Who brings out your authentic generosity?
Generosity looks, feels, and sounds different to everybody, so take some time to feel into the questions above. Shrug, roll your eyes, smile, and deepen For our team, generosity looks like giving away maternity clothes for others to utilize and enjoy. It is sharing and offering of food, shelter, money, attention, and love, without attaching the feelings and thoughts of “now they owe me”. Generosity is sharing something that is truly meaningful, which can sometimes mean feeling a stretch of discomfort and moving away from the falsehood of scarcity and fear-based thinking. To knowing in our bodies that there is enough for all of us, and that it is our responsibility to care for one another like the earth cares for us.

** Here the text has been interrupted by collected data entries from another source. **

==> config.mk <==
export PLATFORM = sky130hd
export DESIGN_NAME = serial_full_subtractor
export DESIGN_NICKNAME = d
export VERILOG_FILES = /design/src/rtl/serial_full_subtractor_pkg.sv /design/src/rtl/serial_full_subtractor_half_subtractor.sv /design/src/rtl/serial_full_subtractor.sv
export SDC_FILE = /design/constraint.sdc
export NUM_CORES = 1
export LEC_CHECK = 0
export CELL_PAD_IN_SITES_DETAIL_PLACEMENT = 0
export CELL_PAD_IN_SITES_GLOBAL_PLACEMENT = 1
export CORE_UTILIZATION = 25
export DETAILED_ROUTE_END_ITERATION = 12
export PLACE_DENSITY = 0.69
export REMOVE_ABC_BUFFERS = 1
export SLEW_MARGIN = 40
export SYNTH_ARGS = -nofsm -noshare
export SYNTH_HDL_FRONTEND = slang
export SYNTH_SLANG_ARGS = --single-unit
==> constraint.sdc <==
create_clock -name clk -period 2.3 [get_ports clk]
set_input_delay 0.23 -clock clk [delete_from_list [all_inputs] [get_ports clk]]
set_output_delay 0.23 -clock clk [all_outputs]
set_load 0.005 [all_outputs]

Generosity feels like smiling cheeks,
hands open reaching forward, facing up to the skies.
Giving of oneself, be it material or a simple kind word.
Give with love, care, and a smile.
True generosity is not always easy.
It must be worth something to you. – Liz
It was unanimous, we all felt the most authentic generosity towards children, our own and those we care for. There was a tie for a few who named their children, and their partner and others said their family, both chosen and blood. Genuine generosity grows more possible with loving boundaries. Knowing that there is enough space for each of us to enter whole and leave feeling more resourced because of the reciprocal energy that lives inside of authentic generosity.
Tell me what you need
Autumn hugs
Burnt Skelton leaves
Or
Sleepy wool blankets
wrapped around
Reincarnated sweaters
Wait while watching
Orange, red, yellow tribal dances
These are things used to serve – Morgan Elise
Lindsay attributes her early learning of genuine generosity to her mom, who she says is guided by generosity more than anything else. As a kid, Lindsay would find it hard sometimes to witness her mother’s level of generosity. The thought would creep in, “will she have anything left for us, her children, her family”. The answer was always yes, if anything she had even more to share because the generosity was being whole heartedly reciprocated. Lindsay encourages herself and all of us, with the caveat of loving boundaries, to be generous with our time and attention with people that are our teachers, mentors, role models, and allow for the possibilities that generosity can teach us about living in community and building structures that allows all of us to have what we need and be loved.

For the New Year
Same us; Have we decided how we want to fight
With a pen by my side
I’ve attempted slow
Writing to dos on the
Back of envelopes
As close to disconnected as I get
Breath between thoughts
Here is where I give
Metaphors volcanoes erupting
This is more explanation than poem
How often do you remember
All the miracles that took
Place so you could breathe
Out loud & out of sight
Tucked away at times but
Still there not a garnish
Not to be given away or traded
For time & energy
My legs hurt my ankles ache
Weary from dragging me across war zones
My body a road map of generational trauma
There is no room for me here
I’ve been healing grandmothers
Breaking mommy’s generational curse
If I am my ancestor’s wildest dreams
Why am I still fighting battles they died for – Morgan Elise
At the end of day, true generosity fuels and reminds us of our intrinsic belonging to one another. Creating lives of care, healing, love, creativity, and joy takes all of us. Thank you for inspiring and teaching us these lessons, and for your generosity of spirit to embark on this intentional and uncharted path to liberation with us. Let generosity be our guide!